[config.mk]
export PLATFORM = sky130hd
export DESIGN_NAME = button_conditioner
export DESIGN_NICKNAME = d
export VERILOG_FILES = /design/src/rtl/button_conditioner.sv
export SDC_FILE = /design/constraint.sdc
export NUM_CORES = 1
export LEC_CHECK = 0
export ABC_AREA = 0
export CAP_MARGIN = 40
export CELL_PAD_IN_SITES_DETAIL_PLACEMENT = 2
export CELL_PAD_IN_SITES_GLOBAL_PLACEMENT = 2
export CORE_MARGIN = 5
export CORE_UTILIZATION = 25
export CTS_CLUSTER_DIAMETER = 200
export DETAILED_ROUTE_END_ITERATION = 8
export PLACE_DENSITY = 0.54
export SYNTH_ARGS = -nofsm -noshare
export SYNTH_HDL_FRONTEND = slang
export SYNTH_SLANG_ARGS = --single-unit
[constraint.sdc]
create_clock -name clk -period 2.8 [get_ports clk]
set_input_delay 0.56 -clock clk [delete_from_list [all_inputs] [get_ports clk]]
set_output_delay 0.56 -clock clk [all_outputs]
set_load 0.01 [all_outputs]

-------

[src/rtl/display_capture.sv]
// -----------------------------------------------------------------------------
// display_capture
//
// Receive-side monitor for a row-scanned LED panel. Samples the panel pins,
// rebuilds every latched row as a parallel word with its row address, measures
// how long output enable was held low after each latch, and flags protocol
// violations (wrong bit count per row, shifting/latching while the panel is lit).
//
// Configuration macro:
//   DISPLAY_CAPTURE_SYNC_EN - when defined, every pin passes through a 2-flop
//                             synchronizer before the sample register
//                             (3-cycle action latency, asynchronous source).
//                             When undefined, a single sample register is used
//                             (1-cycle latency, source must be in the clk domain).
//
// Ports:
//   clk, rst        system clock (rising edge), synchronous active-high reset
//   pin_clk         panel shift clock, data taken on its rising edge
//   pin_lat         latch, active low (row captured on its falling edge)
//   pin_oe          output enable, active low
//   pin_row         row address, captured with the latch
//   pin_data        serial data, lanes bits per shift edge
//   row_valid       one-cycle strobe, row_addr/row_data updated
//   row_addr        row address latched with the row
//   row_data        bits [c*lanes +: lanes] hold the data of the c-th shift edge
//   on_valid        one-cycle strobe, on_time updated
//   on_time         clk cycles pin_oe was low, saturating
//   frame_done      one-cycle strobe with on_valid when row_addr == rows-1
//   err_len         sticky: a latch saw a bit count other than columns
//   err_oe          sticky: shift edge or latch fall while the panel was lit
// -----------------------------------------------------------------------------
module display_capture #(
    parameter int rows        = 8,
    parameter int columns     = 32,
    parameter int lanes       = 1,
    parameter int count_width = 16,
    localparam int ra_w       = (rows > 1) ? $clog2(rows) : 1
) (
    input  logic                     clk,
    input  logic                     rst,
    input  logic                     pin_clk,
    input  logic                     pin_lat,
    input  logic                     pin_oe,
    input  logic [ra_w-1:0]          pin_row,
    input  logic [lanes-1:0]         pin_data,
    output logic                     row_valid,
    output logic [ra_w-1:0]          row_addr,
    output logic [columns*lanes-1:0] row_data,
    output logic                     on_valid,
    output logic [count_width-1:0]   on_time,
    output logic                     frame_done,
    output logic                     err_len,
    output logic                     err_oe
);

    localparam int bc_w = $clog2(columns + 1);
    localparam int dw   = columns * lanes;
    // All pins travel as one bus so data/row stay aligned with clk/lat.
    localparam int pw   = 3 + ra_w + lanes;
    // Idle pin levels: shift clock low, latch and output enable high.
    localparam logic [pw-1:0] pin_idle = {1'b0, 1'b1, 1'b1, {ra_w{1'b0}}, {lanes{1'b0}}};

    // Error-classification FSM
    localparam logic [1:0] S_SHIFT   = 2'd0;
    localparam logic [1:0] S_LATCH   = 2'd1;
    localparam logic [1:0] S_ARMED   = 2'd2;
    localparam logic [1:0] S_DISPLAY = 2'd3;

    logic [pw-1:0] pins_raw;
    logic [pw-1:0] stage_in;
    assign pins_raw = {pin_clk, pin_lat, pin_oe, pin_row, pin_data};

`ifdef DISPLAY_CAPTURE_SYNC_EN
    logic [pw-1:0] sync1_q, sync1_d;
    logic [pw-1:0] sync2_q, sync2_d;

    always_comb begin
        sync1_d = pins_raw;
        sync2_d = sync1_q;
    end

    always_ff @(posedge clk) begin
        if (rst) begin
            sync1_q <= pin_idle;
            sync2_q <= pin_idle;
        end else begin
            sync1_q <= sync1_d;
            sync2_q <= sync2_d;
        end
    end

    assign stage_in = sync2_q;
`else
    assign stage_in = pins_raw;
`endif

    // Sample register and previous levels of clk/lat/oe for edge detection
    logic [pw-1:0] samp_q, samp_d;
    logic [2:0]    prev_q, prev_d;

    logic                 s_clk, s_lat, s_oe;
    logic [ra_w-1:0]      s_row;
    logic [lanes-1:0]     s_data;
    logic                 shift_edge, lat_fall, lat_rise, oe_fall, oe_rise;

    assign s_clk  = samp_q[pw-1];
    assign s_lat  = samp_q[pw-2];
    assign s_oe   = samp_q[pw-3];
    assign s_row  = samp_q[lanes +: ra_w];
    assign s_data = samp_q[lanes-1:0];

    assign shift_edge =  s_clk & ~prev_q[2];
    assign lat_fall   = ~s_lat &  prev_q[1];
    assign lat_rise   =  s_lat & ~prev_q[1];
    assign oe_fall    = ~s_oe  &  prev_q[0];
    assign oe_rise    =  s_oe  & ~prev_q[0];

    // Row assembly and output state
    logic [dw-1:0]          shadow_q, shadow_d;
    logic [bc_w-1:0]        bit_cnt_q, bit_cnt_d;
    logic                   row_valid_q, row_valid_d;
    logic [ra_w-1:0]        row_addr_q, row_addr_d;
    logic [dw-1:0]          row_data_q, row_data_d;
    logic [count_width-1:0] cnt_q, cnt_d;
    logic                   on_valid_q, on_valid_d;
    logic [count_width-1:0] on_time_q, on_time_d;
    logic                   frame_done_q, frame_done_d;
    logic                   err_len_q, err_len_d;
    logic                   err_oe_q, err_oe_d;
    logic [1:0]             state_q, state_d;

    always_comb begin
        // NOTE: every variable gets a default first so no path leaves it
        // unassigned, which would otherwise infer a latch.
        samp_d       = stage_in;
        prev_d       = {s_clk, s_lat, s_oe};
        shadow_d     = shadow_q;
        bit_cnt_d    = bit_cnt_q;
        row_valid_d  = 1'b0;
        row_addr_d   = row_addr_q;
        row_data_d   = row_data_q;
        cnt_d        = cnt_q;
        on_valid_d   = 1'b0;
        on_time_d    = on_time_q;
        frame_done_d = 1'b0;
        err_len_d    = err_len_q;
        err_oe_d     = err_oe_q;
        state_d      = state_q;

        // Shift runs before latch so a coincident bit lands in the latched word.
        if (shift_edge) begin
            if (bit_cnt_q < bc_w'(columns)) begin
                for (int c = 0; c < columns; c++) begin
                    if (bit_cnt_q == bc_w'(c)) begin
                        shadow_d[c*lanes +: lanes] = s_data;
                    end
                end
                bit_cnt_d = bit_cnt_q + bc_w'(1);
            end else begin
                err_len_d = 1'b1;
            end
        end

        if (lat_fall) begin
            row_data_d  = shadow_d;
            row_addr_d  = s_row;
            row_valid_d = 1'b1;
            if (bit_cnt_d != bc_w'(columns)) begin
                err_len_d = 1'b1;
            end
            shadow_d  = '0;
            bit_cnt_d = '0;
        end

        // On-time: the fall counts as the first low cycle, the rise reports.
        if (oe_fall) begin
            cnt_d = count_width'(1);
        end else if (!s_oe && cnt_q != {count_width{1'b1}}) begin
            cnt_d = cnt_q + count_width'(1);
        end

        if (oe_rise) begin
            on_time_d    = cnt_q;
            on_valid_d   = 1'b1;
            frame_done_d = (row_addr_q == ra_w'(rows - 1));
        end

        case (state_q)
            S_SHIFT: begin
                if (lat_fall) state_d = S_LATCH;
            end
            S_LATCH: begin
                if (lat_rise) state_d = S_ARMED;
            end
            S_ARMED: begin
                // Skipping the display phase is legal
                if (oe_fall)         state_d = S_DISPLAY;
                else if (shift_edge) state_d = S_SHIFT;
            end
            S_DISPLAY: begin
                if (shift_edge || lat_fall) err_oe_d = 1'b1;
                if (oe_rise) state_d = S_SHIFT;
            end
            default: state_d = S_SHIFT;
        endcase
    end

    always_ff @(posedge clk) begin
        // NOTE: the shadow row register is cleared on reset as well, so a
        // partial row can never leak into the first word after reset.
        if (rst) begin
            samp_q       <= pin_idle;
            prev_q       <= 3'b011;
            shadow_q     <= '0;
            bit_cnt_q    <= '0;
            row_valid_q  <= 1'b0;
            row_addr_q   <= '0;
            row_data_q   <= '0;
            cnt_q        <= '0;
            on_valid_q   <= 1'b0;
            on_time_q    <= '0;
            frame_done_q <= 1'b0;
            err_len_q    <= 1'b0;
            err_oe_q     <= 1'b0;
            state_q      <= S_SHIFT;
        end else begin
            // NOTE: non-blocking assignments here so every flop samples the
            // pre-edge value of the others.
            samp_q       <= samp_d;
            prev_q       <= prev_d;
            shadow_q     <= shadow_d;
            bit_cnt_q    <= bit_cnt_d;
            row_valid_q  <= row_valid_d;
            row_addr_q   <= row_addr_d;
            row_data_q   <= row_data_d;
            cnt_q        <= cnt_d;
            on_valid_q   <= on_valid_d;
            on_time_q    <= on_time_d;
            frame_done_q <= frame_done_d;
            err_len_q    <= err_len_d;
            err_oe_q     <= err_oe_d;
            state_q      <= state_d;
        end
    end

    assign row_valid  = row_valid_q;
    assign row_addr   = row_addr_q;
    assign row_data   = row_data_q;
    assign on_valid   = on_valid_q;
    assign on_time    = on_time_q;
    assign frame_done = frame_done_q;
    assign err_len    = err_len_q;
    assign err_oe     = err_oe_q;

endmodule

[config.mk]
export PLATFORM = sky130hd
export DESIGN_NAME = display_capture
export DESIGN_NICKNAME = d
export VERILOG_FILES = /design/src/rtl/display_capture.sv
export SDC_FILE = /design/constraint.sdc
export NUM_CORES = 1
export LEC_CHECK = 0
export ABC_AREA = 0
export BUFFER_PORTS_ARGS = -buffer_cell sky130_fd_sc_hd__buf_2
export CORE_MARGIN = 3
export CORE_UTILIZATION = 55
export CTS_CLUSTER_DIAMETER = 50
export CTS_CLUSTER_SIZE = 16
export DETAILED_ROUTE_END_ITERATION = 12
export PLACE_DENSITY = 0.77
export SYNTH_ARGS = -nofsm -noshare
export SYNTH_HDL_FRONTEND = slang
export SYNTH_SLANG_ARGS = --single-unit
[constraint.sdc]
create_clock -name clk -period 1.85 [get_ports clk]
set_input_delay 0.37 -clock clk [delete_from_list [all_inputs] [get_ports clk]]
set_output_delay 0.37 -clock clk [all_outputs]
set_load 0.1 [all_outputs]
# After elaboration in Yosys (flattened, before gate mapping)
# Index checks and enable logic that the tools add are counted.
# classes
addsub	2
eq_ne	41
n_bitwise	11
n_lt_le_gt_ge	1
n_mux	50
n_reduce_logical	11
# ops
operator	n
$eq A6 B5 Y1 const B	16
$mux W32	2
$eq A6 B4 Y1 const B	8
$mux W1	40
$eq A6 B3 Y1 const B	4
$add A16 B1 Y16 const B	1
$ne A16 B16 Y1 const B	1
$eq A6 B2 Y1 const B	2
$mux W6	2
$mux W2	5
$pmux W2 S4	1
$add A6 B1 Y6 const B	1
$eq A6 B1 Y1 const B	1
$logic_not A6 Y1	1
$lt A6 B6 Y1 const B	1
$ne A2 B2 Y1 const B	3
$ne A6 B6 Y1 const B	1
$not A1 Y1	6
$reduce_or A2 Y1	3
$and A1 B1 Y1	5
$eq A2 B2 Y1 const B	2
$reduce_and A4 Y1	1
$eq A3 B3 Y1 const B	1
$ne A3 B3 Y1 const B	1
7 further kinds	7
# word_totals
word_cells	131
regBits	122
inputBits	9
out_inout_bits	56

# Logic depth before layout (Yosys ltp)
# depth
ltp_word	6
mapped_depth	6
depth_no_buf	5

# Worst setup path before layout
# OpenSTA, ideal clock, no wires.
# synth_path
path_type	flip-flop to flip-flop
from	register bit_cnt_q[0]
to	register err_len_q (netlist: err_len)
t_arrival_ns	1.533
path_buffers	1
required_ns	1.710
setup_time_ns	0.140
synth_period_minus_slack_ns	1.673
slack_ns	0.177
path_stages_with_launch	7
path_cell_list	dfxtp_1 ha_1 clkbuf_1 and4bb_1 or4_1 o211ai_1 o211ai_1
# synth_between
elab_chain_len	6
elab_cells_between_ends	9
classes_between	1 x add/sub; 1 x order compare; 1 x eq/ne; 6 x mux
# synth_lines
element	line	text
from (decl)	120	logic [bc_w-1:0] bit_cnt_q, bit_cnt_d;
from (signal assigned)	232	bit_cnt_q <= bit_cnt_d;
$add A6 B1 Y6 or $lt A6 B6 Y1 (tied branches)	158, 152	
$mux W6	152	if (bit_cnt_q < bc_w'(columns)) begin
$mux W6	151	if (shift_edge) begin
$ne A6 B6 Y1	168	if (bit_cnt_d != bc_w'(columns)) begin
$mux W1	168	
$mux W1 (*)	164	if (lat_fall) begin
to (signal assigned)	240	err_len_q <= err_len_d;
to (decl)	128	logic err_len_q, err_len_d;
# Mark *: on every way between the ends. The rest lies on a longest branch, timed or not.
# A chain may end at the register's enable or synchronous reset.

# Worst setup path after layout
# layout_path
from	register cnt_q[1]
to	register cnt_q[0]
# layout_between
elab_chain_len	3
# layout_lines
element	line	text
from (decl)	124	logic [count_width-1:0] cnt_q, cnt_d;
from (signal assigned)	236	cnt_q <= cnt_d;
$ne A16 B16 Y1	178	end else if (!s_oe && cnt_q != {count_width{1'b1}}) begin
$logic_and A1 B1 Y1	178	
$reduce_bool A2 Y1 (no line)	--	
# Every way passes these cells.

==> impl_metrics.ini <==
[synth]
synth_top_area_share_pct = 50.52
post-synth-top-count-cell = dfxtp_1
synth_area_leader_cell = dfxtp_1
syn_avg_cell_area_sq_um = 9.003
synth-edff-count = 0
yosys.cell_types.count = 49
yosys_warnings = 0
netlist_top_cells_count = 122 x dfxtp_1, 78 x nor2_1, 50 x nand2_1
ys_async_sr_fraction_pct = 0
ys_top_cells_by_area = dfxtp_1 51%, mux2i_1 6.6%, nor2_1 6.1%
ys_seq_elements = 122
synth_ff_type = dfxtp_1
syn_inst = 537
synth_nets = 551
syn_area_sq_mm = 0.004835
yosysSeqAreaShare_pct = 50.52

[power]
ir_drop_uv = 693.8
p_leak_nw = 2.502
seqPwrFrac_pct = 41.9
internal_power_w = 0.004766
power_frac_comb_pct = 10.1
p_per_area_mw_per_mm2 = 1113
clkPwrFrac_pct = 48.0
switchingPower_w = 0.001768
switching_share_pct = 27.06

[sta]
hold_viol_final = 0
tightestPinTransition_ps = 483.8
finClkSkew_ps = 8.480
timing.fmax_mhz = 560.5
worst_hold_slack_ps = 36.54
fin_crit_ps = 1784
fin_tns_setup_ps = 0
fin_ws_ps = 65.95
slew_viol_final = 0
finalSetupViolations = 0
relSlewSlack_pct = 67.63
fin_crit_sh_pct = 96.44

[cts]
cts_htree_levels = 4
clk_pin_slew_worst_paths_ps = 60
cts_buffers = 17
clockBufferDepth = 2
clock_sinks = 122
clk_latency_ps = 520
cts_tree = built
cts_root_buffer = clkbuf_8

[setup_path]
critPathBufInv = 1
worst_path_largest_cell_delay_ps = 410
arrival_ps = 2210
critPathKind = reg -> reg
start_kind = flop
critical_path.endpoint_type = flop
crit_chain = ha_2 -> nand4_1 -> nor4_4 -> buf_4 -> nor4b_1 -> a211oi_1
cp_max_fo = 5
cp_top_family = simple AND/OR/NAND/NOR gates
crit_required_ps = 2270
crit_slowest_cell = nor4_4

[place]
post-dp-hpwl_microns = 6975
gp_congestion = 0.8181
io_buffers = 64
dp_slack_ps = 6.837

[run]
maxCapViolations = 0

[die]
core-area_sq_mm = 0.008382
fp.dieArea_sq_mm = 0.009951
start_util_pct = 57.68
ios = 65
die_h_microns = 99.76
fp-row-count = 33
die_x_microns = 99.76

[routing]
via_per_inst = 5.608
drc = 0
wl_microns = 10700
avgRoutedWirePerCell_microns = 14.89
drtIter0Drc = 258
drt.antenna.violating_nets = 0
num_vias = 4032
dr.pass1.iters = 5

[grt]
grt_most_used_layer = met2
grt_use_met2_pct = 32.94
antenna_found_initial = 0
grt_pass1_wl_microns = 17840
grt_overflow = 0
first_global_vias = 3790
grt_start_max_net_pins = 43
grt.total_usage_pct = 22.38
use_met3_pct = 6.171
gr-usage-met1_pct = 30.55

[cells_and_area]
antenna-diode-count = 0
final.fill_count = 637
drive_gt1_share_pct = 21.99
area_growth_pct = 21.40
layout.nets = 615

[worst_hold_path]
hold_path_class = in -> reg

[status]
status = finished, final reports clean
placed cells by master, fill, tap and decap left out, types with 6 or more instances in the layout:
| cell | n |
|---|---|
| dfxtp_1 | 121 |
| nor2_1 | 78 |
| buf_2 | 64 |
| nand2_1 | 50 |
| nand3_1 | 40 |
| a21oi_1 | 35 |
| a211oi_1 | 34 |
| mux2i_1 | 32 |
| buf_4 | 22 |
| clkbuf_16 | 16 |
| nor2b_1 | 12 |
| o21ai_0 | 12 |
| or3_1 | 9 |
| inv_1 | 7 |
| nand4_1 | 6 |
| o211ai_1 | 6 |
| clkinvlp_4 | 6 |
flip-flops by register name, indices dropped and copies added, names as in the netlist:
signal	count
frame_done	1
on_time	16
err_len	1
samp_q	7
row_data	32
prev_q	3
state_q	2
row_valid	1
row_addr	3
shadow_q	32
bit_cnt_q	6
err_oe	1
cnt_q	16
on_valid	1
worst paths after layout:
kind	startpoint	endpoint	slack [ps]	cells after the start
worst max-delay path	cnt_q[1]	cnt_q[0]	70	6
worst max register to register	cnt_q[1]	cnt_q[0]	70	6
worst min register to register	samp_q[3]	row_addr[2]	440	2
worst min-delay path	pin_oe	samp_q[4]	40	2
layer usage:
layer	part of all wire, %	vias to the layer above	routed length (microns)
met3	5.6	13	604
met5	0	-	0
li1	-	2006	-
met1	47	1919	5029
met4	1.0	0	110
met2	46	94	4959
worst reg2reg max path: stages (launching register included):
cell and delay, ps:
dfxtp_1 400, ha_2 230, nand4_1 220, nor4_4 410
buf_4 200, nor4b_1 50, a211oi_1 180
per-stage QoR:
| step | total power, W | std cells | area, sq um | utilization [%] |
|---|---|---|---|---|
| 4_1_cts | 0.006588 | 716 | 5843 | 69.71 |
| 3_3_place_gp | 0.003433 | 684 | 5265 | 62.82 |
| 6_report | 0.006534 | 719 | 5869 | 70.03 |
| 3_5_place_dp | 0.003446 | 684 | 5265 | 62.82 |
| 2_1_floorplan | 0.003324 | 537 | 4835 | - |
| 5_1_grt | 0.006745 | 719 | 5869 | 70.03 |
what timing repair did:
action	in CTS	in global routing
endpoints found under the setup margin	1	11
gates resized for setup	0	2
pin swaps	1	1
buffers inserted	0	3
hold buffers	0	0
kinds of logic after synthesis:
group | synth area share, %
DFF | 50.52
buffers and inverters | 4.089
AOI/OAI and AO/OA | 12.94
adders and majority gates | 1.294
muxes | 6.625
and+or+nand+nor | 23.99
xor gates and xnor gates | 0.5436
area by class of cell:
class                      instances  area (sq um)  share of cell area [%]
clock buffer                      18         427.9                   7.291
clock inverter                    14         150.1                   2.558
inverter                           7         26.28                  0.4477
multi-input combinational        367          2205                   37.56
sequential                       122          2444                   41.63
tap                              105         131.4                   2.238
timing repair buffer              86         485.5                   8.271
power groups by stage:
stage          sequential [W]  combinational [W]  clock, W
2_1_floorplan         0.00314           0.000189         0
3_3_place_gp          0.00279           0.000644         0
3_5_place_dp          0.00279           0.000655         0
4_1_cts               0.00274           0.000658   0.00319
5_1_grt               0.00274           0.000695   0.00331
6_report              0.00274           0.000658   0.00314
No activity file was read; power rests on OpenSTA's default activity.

-------

*INSTRUCTIONS TO FOLLOW*.
Copy out each line of the data in which the word "before" appears.

*EXERCISE RESPONSE*.
//                             synchronizer before the sample register
        // Shift runs before latch so a coincident bit lands in the latched word.
# After elaboration in Yosys (flattened, before gate mapping)
# Logic depth before layout (Yosys ltp)
# Worst setup path before layout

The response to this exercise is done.